---------- Entries supplied
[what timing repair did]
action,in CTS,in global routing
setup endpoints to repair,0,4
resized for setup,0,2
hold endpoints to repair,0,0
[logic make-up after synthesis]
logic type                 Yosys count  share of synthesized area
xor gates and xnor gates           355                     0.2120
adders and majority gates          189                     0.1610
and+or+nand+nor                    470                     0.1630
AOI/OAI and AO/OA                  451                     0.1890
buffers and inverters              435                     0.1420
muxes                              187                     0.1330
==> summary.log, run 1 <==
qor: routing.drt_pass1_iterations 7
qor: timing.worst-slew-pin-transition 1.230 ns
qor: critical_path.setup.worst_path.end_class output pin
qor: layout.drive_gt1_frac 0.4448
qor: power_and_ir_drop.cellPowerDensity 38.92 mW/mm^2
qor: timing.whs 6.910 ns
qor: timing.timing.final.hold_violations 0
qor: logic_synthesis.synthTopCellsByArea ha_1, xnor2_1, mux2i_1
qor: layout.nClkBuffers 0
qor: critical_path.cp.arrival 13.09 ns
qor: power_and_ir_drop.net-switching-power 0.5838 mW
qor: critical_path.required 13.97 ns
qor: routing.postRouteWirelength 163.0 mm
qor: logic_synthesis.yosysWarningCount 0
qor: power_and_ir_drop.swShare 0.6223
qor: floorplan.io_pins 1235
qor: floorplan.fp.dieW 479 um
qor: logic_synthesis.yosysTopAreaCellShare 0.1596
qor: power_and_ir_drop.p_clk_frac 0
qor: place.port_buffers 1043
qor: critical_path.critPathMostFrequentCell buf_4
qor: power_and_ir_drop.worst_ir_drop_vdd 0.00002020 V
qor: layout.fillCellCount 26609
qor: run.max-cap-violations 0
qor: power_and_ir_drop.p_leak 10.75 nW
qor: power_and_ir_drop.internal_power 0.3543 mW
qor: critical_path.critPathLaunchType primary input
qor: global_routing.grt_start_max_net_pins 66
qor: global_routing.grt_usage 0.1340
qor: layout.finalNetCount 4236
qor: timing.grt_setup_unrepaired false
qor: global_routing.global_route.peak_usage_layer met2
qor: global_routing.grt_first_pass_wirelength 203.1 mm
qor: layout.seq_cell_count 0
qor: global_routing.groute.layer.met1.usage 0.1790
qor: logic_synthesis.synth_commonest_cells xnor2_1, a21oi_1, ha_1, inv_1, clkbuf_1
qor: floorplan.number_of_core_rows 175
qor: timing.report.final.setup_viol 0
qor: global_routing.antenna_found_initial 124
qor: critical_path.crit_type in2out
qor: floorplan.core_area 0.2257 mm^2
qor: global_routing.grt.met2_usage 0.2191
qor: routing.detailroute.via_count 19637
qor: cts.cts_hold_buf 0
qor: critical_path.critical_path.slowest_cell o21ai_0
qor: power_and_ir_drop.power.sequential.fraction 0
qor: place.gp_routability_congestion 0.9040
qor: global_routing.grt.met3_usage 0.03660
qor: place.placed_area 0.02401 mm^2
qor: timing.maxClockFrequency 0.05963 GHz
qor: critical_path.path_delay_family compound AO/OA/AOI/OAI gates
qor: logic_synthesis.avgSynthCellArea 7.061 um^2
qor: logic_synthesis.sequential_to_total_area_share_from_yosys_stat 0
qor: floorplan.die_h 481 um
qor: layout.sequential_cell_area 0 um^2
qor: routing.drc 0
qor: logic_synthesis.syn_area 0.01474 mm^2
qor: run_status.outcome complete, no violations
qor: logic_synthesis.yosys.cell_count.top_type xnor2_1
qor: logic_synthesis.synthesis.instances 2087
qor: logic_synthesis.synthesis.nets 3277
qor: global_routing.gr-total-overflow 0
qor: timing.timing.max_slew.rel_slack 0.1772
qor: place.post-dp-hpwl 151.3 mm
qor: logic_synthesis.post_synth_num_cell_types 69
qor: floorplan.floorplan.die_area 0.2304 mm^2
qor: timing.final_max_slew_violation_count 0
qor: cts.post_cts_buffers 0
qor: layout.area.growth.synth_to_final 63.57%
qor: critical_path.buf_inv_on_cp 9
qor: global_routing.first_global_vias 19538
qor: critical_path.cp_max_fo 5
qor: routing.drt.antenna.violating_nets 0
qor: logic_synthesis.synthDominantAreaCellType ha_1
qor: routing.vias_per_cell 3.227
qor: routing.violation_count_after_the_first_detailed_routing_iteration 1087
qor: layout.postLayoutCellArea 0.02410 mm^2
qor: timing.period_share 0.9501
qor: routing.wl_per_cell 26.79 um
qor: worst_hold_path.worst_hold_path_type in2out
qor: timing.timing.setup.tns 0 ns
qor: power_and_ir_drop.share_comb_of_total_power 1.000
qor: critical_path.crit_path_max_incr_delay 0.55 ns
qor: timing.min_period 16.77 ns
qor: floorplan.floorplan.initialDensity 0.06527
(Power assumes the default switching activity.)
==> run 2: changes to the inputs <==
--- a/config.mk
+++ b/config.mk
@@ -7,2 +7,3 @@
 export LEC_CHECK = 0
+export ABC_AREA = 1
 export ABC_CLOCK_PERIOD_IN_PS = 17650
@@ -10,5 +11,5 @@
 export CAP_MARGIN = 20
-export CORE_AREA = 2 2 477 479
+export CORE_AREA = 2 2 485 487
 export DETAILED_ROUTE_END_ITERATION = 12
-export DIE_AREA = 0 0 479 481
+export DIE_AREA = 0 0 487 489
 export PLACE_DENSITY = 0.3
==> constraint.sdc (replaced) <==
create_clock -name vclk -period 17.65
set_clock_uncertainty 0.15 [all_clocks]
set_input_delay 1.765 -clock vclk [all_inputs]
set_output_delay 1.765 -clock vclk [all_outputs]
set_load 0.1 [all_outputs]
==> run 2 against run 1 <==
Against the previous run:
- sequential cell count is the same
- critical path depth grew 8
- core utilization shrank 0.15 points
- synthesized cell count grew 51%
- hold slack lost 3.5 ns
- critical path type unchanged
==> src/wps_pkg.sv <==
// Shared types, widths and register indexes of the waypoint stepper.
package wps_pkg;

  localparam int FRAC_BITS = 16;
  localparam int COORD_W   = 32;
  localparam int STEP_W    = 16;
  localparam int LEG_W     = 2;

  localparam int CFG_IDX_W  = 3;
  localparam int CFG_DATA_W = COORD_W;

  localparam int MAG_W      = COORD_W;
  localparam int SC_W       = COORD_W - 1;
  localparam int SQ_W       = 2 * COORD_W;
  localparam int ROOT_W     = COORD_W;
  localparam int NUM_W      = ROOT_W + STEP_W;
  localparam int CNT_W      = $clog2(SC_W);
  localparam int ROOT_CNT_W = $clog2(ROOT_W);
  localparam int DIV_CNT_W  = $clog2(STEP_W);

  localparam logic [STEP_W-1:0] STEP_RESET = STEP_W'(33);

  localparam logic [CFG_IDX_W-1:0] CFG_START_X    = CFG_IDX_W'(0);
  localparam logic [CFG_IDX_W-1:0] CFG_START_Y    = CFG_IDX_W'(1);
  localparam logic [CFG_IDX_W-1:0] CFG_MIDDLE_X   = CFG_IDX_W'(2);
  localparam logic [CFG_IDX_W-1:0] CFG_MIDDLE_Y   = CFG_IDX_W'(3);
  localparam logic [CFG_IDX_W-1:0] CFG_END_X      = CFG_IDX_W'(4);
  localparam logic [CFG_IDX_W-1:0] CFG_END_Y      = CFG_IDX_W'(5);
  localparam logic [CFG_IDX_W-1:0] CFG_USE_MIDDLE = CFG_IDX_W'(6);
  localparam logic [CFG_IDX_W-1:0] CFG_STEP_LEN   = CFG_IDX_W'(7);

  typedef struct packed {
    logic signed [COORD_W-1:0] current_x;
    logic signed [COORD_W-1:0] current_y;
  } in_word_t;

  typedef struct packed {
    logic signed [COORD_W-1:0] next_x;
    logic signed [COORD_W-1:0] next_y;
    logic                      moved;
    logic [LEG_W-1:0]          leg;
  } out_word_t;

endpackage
--------------------
Exercise instructions >>
Copy out every line from the data above in which the word "gates" occurs.

Your response >>
xor gates and xnor gates           355                     0.2120
adders and majority gates          189                     0.1610
qor: critical_path.path_delay_family compound AO/OA/AOI/OAI gates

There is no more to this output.